What happens next, when we’re all sitting here together, like this, legs folded to the side? Caroline Meaden reaches out to William McBride, touches, comforts. Alice Dixon reaches out to Meaden. Then blackout.

2.

Lights up. Caroline Meaden, a solo figure, downstage right. She suggests listlessness and boredom, her arms swaying and head drooping. Whatever life she has is all in her finger. The index finger. The smartphone finger. The finger controls of the figure. The finger gives Meaden her initiative. Her languid body follows in its wake. She pours herself into the finger. Inevitably, the smartphone finger leads her into voyeurism: watching Alice Dixon and William McBride, upstage left, folded together.

3.

Later, McBride lies on his side facing the wall. Dixon and Meaden are on the other side of the room. They’re together in their own spotlight. They begin to move their hips, slow, as if in roadhouse neon, as if wreathed in cigarette smoke. McBride stirs. Then, the blade of a butterfly knife, he is suddenly upright.

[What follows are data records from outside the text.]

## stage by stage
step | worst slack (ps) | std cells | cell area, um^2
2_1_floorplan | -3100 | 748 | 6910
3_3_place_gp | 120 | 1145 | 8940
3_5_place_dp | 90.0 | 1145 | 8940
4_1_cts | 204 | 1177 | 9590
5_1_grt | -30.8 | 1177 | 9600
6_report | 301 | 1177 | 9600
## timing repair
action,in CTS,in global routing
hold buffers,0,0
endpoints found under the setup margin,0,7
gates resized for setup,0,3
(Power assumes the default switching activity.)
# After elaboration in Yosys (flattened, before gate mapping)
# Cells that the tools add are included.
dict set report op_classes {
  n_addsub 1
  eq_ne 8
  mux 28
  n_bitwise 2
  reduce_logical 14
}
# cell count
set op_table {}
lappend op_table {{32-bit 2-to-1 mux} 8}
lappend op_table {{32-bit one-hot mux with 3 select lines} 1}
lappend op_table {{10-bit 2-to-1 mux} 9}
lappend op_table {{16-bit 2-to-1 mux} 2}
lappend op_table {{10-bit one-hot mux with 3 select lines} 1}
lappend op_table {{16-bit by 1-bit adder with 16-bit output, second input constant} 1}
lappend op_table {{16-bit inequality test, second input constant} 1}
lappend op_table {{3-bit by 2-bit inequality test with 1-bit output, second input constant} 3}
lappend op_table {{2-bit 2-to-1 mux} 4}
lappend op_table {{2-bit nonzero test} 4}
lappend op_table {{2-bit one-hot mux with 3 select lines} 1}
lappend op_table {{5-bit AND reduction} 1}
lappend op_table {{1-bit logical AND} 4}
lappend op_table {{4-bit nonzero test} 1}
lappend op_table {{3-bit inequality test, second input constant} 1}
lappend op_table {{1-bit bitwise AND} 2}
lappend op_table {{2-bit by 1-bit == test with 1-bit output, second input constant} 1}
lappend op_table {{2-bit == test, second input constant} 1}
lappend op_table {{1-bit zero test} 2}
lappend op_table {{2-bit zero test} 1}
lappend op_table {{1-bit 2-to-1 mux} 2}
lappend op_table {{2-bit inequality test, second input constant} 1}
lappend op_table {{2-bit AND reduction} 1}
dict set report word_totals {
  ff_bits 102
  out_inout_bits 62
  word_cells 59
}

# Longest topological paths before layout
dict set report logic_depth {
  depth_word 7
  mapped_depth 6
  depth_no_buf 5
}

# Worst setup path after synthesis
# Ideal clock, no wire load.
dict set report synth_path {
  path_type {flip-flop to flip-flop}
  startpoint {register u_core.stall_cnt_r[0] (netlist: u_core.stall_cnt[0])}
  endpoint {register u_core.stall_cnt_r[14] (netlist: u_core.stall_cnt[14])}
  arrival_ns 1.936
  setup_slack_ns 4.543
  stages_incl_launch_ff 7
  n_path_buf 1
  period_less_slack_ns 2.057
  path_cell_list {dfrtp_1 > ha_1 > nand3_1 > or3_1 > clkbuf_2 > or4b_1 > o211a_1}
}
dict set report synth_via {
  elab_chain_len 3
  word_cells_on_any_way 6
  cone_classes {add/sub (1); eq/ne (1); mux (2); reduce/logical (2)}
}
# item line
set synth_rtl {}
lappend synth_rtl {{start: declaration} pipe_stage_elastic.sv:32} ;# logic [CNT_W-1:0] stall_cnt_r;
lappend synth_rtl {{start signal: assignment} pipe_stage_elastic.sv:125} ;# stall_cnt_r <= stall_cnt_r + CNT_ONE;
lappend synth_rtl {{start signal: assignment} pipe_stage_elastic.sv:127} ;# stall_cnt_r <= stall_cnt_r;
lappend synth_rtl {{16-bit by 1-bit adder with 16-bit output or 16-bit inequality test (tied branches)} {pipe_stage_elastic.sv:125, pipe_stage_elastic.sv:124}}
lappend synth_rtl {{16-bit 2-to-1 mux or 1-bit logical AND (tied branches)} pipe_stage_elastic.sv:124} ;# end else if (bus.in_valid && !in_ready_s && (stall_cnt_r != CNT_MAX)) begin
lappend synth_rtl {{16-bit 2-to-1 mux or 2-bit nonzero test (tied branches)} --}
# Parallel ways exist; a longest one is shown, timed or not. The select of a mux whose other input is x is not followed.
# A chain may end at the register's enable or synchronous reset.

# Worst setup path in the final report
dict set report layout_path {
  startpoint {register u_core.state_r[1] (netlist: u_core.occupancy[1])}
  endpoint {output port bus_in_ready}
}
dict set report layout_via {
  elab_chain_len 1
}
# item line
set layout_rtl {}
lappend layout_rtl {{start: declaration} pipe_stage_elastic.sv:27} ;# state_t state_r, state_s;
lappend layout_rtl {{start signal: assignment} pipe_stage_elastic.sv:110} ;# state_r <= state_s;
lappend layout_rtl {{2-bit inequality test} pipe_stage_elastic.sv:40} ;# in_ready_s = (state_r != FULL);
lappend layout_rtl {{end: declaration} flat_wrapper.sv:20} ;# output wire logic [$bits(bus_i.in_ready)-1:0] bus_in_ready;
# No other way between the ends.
--- config.mk ---
export PLATFORM = sky130hd
export DESIGN_NAME = boot_ctrl
export DESIGN_NICKNAME = d
export VERILOG_FILES = /design/src/rtl/boot_ctrl.sv
export SDC_FILE = /design/constraint.sdc
export NUM_CORES = 1
export LEC_CHECK = 0
export CELL_PAD_IN_SITES_DETAIL_PLACEMENT = 0
export CELL_PAD_IN_SITES_GLOBAL_PLACEMENT = 1
export CORE_MARGIN = 5
export CORE_UTILIZATION = 35
export DETAILED_ROUTE_END_ITERATION = 8
export HOLD_SLACK_MARGIN = 0.1
export PLACE_DENSITY = 0.74
export RECOVER_POWER = 100
export SYNTH_ARGS = -nofsm -noshare
export SYNTH_HDL_FRONTEND = slang
export SYNTH_SLANG_ARGS = --single-unit
--- constraint.sdc ---
create_clock -name CLK -period 5.38 [get_ports CLK]
set_clock_uncertainty 0.05 [all_clocks]
set_input_delay 0.807 -clock CLK [delete_from_list [all_inputs] [get_ports CLK]]
set_output_delay 0.807 -clock CLK [all_outputs]
set_load 0.005 [all_outputs]
$ cat config.mk
export PLATFORM = sky130hd
export DESIGN_NAME = mem_arbiter
export DESIGN_NICKNAME = d
export VERILOG_FILES = /design/src/rtl/mem_arbiter_pkg.sv /design/src/rtl/mem_arbiter_store_lane_gen.sv /design/src/rtl/mem_arbiter.sv
export SDC_FILE = /design/constraint.sdc
export NUM_CORES = 1
export LEC_CHECK = 0
export BUFFER_PORTS_ARGS = -buffer_cell sky130_fd_sc_hd__buf_2
export CELL_PAD_IN_SITES_DETAIL_PLACEMENT = 2
export CELL_PAD_IN_SITES_GLOBAL_PLACEMENT = 2
export CORE_MARGIN = 8
export CORE_UTILIZATION = 12
export DETAILED_ROUTE_END_ITERATION = 12
export GPL_ROUTABILITY_DRIVEN = 1
export PLACE_DENSITY = 0.82
export SYNTH_ARGS = -nofsm -noshare
export SYNTH_HDL_FRONTEND = slang
export SYNTH_SLANG_ARGS = --single-unit
$ cat constraint.sdc
create_clock -name clk -period 1.9 [get_ports clk]
set_clock_uncertainty 0.15 [all_clocks]
set_input_delay 0.285 -clock clk [delete_from_list [all_inputs] [get_ports clk]]
set_output_delay 0.285 -clock clk [all_outputs]
set_load 0.01 [all_outputs]
<file path="src/rtl/tm_ret_vc_allocator_pkg.sv">
// Shared types and helpers for the return-VC allocator.
// Slave tag layout, credit default and log2 helper.
package tm_credit_pkg;

    localparam int DEFAULT_NUM_CREDITS      = 32;
    localparam int DEFAULT_ADDRESS_WIDTH    = 4;
    localparam int DEFAULT_VC_ADDRESS_WIDTH = 2;

    typedef struct packed {
        logic [DEFAULT_VC_ADDRESS_WIDTH-1:0] vc;
        logic [DEFAULT_ADDRESS_WIDTH-1:0]    dest;
    } slave_tag_t;

    function automatic int ceil_log2(input int v);
        int r;
        r = 0;
        while ((1 << r) < v) begin
            r = r + 1;
        end
        return r;
    endfunction

endpackage

</file>
<file path="src/rtl/tm_ret_vc_allocator_if.sv">
// Request/grant handshake between master and allocator.
// Grant is combinational in the same cycle as the request.
interface tm_ret_vc_allocator_if #(
    parameter int ADDRESS_WIDTH    = 4,
    parameter int VC_ADDRESS_WIDTH = 2
);

    logic                                    req_valid;
    logic [ADDRESS_WIDTH+VC_ADDRESS_WIDTH-1:0] req_tag;
    logic                                    req_ready;
    logic [VC_ADDRESS_WIDTH-1:0]             grant_vc;

    modport master (
        output req_valid,
        output req_tag,
        input  req_ready,
        input  grant_vc
    );

    modport slave (
        input  req_valid,
        input  req_tag,
        output req_ready,
        output grant_vc
    );

endinterface

</file>
<file path="src/rtl/tm_ret_vc_allocator_slot.sv">
// One return VC: binding, owner tag, outstanding count.
// Unbinds on the edge where the count reaches zero.
module tm_vc_credit_slot
    import tm_credit_pkg::*;
#(
    parameter int TAG_W       = 6,
    parameter int NUM_CREDITS = DEFAULT_NUM_CREDITS,
    parameter int CW          = ceil_log2(NUM_CREDITS + 1),
    parameter int VC_IDX      = 0
) (
    input  logic             clk,
    input  logic             rst,
    input  logic             inc_i,
    input  logic             dec_i,
    input  logic [TAG_W-1:0] tag_i,
    output logic             bound_o,
    output logic [TAG_W-1:0] owner_o,
    output logic             full_o,
    output logic             underflow_o
);

    logic             bound_q, bound_d;
    logic [TAG_W-1:0] owner_q, owner_d;
    logic [CW-1:0]    count_q, count_d;
    logic             underflow_q, underflow_d;
    logic             dec_ok;

    assign dec_ok = dec_i && (count_q != '0);

    // Next-state: count, binding and sticky underflow
    always_comb begin
        count_d     = count_q;
        bound_d     = bound_q;
        owner_d     = owner_q;
        underflow_d = underflow_q;
        if (inc_i && !dec_ok) begin
            count_d = count_q + CW'(1);
        end else if (!inc_i && dec_ok) begin
            count_d = count_q - CW'(1);
        end
        if (inc_i && !bound_q) begin
            bound_d = 1'b1;
            owner_d = tag_i;
        end
        if (count_d == '0) begin
            bound_d = 1'b0;
            owner_d = '0;
        end
        if (dec_i && (count_q == '0)) begin
            underflow_d = 1'b1;
        end
    end

    // State registers with asynchronous active-low reset
    always_ff @(posedge clk or negedge rst) begin
        if (!rst) begin
            bound_q     <= 1'b0;
            owner_q     <= '0;
            count_q     <= '0;
            underflow_q <= 1'b0;
        end else begin
            bound_q     <= bound_d;
            owner_q     <= owner_d;
            count_q     <= count_d;
            underflow_q <= underflow_d;
        end
    end

    assign bound_o     = bound_q;
    assign owner_o     = owner_q;
    assign full_o      = (count_q == CW'(NUM_CREDITS));
    assign underflow_o = underflow_q;

`ifndef SYNTHESIS
    // Report replies arriving on an empty VC; count must stay bounded
    always @(posedge clk) begin
        if (rst) begin
            if (dec_i && (count_q == '0)) begin
                $display("RET VC %0d UNDERFLOW", VC_IDX);
            end
            assert (count_q <= CW'(NUM_CREDITS))
            else $error("ret vc %0d count %0d above credit limit",
                        VC_IDX, count_q);
        end
    end
`endif

endmodule

</file>
<file path="src/rtl/tm_ret_vc_allocator.sv">
// Return-VC allocator: binds slave tags to VCs and
// grants same-cycle, keeping one VC per tag for ordering.
module tm_ret_vc_allocator
    import tm_credit_pkg::*;
#(
    parameter int NUM_VCS          = 4,
    parameter int NUM_CREDITS      = DEFAULT_NUM_CREDITS,
    parameter int ADDRESS_WIDTH    = 4,
    parameter int VC_ADDRESS_WIDTH = 2
) (
    input  logic                 clk,
    input  logic                 rst,
    tm_ret_vc_allocator_if.slave req,
    input  logic [NUM_VCS-1:0]   receive_valid,
    output logic [NUM_VCS-1:0]   vc_busy,
    output logic [NUM_VCS-1:0]   vc_full,
    output logic                 err_underflow
);

    localparam int TAG_W = ADDRESS_WIDTH + VC_ADDRESS_WIDTH;
    localparam int CW    = ceil_log2(NUM_CREDITS + 1);

    logic [NUM_VCS-1:0]          bound;
    logic [NUM_VCS-1:0]          full;
    logic [NUM_VCS-1:0]          uflow;
    logic [NUM_VCS-1:0]          inc;
    logic [TAG_W-1:0]            owner [NUM_VCS];

    logic                        hit;
    logic [VC_ADDRESS_WIDTH-1:0] hit_idx;
    logic                        free;
    logic [VC_ADDRESS_WIDTH-1:0] free_idx;
    logic                        ready;
    logic [VC_ADDRESS_WIDTH-1:0] grant;
    logic                        fire;

    // Lowest-index owner match and lowest-index free VC
    always_comb begin
        hit      = 1'b0;
        hit_idx  = '0;
        free     = 1'b0;
        free_idx = '0;
        for (int i = 0; i < NUM_VCS; i++) begin
            if (!hit && bound[i] && (owner[i] == req.req_tag)) begin
                hit     = 1'b1;
                hit_idx = VC_ADDRESS_WIDTH'(i);
            end
            if (!free && !bound[i]) begin
                free     = 1'b1;
                free_idx = VC_ADDRESS_WIDTH'(i);
            end
        end
    end

    // Grant mux; a full matching VC stalls rather than opening another
    always_comb begin
        ready = 1'b0;
        grant = '0;
        if (hit) begin
            ready = !full[hit_idx];
            grant = hit_idx;
        end else if (free) begin
            ready = 1'b1;
            grant = free_idx;
        end
        if (!rst || !ready) begin
            ready = 1'b0;
            grant = '0;
        end
    end

    assign fire          = req.req_valid & ready;
    assign req.req_ready = ready;
    assign req.grant_vc  = grant;

    for (genvar g = 0; g < NUM_VCS; g++) begin : g_slot
        assign inc[g] = fire && (grant == VC_ADDRESS_WIDTH'(g));

        tm_vc_credit_slot #(
            .TAG_W       (TAG_W),
            .NUM_CREDITS (NUM_CREDITS),
            .CW          (CW),
            .VC_IDX      (g)
        ) u_slot (
            .clk         (clk),
            .rst         (rst),
            .inc_i       (inc[g]),
            .dec_i       (receive_valid[g]),
            .tag_i       (req.req_tag),
            .bound_o     (bound[g]),
            .owner_o     (owner[g]),
            .full_o      (full[g]),
            .underflow_o (uflow[g])
        );
    end

    assign vc_busy       = bound;
    assign vc_full       = full;
    assign err_underflow = |uflow;

endmodule

</file>
<file path="src/flat_wrapper.sv">
// flat-port wrapper written by rule: the top's interface ports become plain ports
module tm_ret_vc_allocator_flat import tm_credit_pkg::*;
#(
    parameter int NUM_VCS          = 4,
    parameter int NUM_CREDITS      = DEFAULT_NUM_CREDITS,
    parameter int ADDRESS_WIDTH    = 4,
    parameter int VC_ADDRESS_WIDTH = 2
)
  (clk, rst, receive_valid, vc_busy, vc_full, err_underflow, req_req_valid, req_req_tag, req_req_ready, req_grant_vc);
  tm_ret_vc_allocator_if #(.ADDRESS_WIDTH(ADDRESS_WIDTH), .VC_ADDRESS_WIDTH(VC_ADDRESS_WIDTH)) req_i ();
  input  logic clk;
  input  logic rst;
  input  logic [NUM_VCS-1:0] receive_valid;
  output logic [NUM_VCS-1:0] vc_busy;
  output logic [NUM_VCS-1:0] vc_full;
  output logic err_underflow;
  input wire logic [$bits(req_i.req_valid)-1:0] req_req_valid;
  input wire logic [$bits(req_i.req_tag)-1:0] req_req_tag;
  output wire logic [$bits(req_i.req_ready)-1:0] req_req_ready;
  output wire logic [$bits(req_i.grant_vc)-1:0] req_grant_vc;
  assign req_i.req_valid = req_req_valid;
  assign req_i.req_tag = req_req_tag;
  assign req_req_ready = req_i.req_ready;
  assign req_grant_vc = req_i.grant_vc;
  tm_ret_vc_allocator #(.NUM_VCS(NUM_VCS), .NUM_CREDITS(NUM_CREDITS), .ADDRESS_WIDTH(ADDRESS_WIDTH), .VC_ADDRESS_WIDTH(VC_ADDRESS_WIDTH)) u_core (.clk(clk), .rst(rst), .req(req_i), .receive_valid(receive_valid), .vc_busy(vc_busy), .vc_full(vc_full), .err_underflow(err_underflow));
endmodule
</file>
==> src/rtl/ram_arbiter.sv <==
// rtl/ram_arbiter.sv - round-robin arbiter with bounded lock sharing one single-port RAM
module ram_arbiter #(
  parameter int NReq      = 2,
  parameter int DataWidth = 32,
  parameter int NPos      = 1024,
  parameter int NPosWidth = $clog2(NPos),
  parameter int MaxLock   = 4
) (
  input  logic                      clk_i,
  input  logic                      rst_ni,
  input  logic [NReq-1:0]           req_i,
  input  logic [NReq-1:0]           we_i,
  input  logic [NReq-1:0]           lock_i,
  input  logic [NReq*NPosWidth-1:0] addr_i,
  input  logic [NReq*DataWidth-1:0] wdata_i,
  output logic [NReq-1:0]           gnt_o,
  output logic [NReq-1:0]           rvalid_o,
  output logic [DataWidth-1:0]      rdata_o,
  output logic [NPosWidth-1:0]      ram_a_o,
  output logic                      ram_we_o,
  output logic [DataWidth-1:0]      ram_wd_o,
  input  logic [DataWidth-1:0]      ram_rd_i
);

  localparam int IdxW = (NReq > 1) ? $clog2(NReq) : 1;
  localparam int CntW = $clog2(MaxLock + 1);
  localparam logic [CntW-1:0] CntMax  = CntW'(MaxLock);
  localparam logic [IdxW-1:0] LastRst = IdxW'(NReq - 1);

  typedef enum logic {
    FREE,
    LOCKED
  } state_e;

  state_e               state_q, state_d;
  logic [IdxW-1:0]      last_q;
  logic [IdxW-1:0]      lock_owner_q, lock_owner_d;
  logic [CntW-1:0]      lock_cnt_q, lock_cnt_d;
  logic [CntW-1:0]      lock_cnt_inc;
  logic [NReq-1:0]      rvalid_q, rvalid_d;
  logic [DataWidth-1:0] rdata_q;

  logic                 rr_found;
  logic [IdxW-1:0]      rr_idx;
  logic [IdxW-1:0]      rr_cand;
  logic                 gnt_any;
  logic [IdxW-1:0]      gnt_idx;
  logic [NReq-1:0]      gnt;

  assign lock_cnt_inc = lock_cnt_q + CntW'(1);

  // Round-robin pick: first requester scanning upward from the one after last_q.
  always_comb begin
    rr_found = 1'b0;
    rr_idx   = '0;
    rr_cand  = '0;
    for (int i = 1; i <= NReq; i++) begin
      rr_cand = IdxW'((int'(last_q) + i) % NReq);
      if (!rr_found && req_i[rr_cand]) begin
        rr_found = 1'b1;
        rr_idx   = rr_cand;
      end
    end
  end

  // Arbitration FSM: a locked owner wins while it requests; otherwise fall back to round-robin.
  always_comb begin
    state_d      = state_q;
    lock_owner_d = lock_owner_q;
    lock_cnt_d   = lock_cnt_q;
    gnt_any      = 1'b0;
    gnt_idx      = '0;
    if (state_q == LOCKED && req_i[lock_owner_q]) begin
      gnt_any    = 1'b1;
      gnt_idx    = lock_owner_q;
      lock_cnt_d = lock_cnt_inc;
      if (!lock_i[lock_owner_q] || lock_cnt_inc == CntMax) begin
        state_d    = FREE;
        lock_cnt_d = '0;
      end
    end else begin
      state_d    = FREE;
      lock_cnt_d = '0;
      if (rr_found) begin
        gnt_any = 1'b1;
        gnt_idx = rr_idx;
        if (lock_i[rr_idx] && (MaxLock > 1)) begin
          state_d      = LOCKED;
          lock_owner_d = rr_idx;
          lock_cnt_d   = CntW'(1);
        end
      end
    end
  end

  // One-hot grant, forced low while reset is asserted.
  always_comb begin
    gnt = '0;
    for (int k = 0; k < NReq; k++) begin
      gnt[k] = rst_ni && gnt_any && (gnt_idx == IdxW'(k));
    end
  end

  // RAM port mux: granted requester's slice, all zero when idle.
  always_comb begin
    ram_a_o  = '0;
    ram_we_o = 1'b0;
    ram_wd_o = '0;
    for (int k = 0; k < NReq; k++) begin
      if (gnt[k]) begin
        ram_a_o  = addr_i[k*NPosWidth +: NPosWidth];
        ram_we_o = we_i[k];
        ram_wd_o = wdata_i[k*DataWidth +: DataWidth];
      end
    end
  end

  assign rvalid_d = gnt & ~we_i;

  // State, priority pointer, lock bookkeeping and the registered read response.
  always_ff @(posedge clk_i or negedge rst_ni) begin
    if (!rst_ni) begin
      state_q      <= FREE;
      last_q       <= LastRst;
      lock_owner_q <= '0;
      lock_cnt_q   <= '0;
      rvalid_q     <= '0;
      rdata_q      <= '0;
    end else begin
      state_q      <= state_d;
      lock_owner_q <= lock_owner_d;
      lock_cnt_q   <= lock_cnt_d;
      rvalid_q     <= rvalid_d;
      if (gnt_any) begin
        last_q <= gnt_idx;
      end
      if (|rvalid_d) begin
        rdata_q <= ram_rd_i;
      end
    end
  end

  assign gnt_o    = gnt;
  assign rvalid_o = rvalid_q;
  assign rdata_o  = rdata_q;

endmodule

He mimes running, then mimes sprinting, straining to get across the stage to where the two women stand watching him, swinging their hips. At last he reaches them. Now what? He doesn’t know what to do. And they don’t know what to do. They all twiddle thumbs, stare into the distance, wait, occasionally whisper, nothing. Continue reading “Slown, Smallened & Son: This Is What’s Happening”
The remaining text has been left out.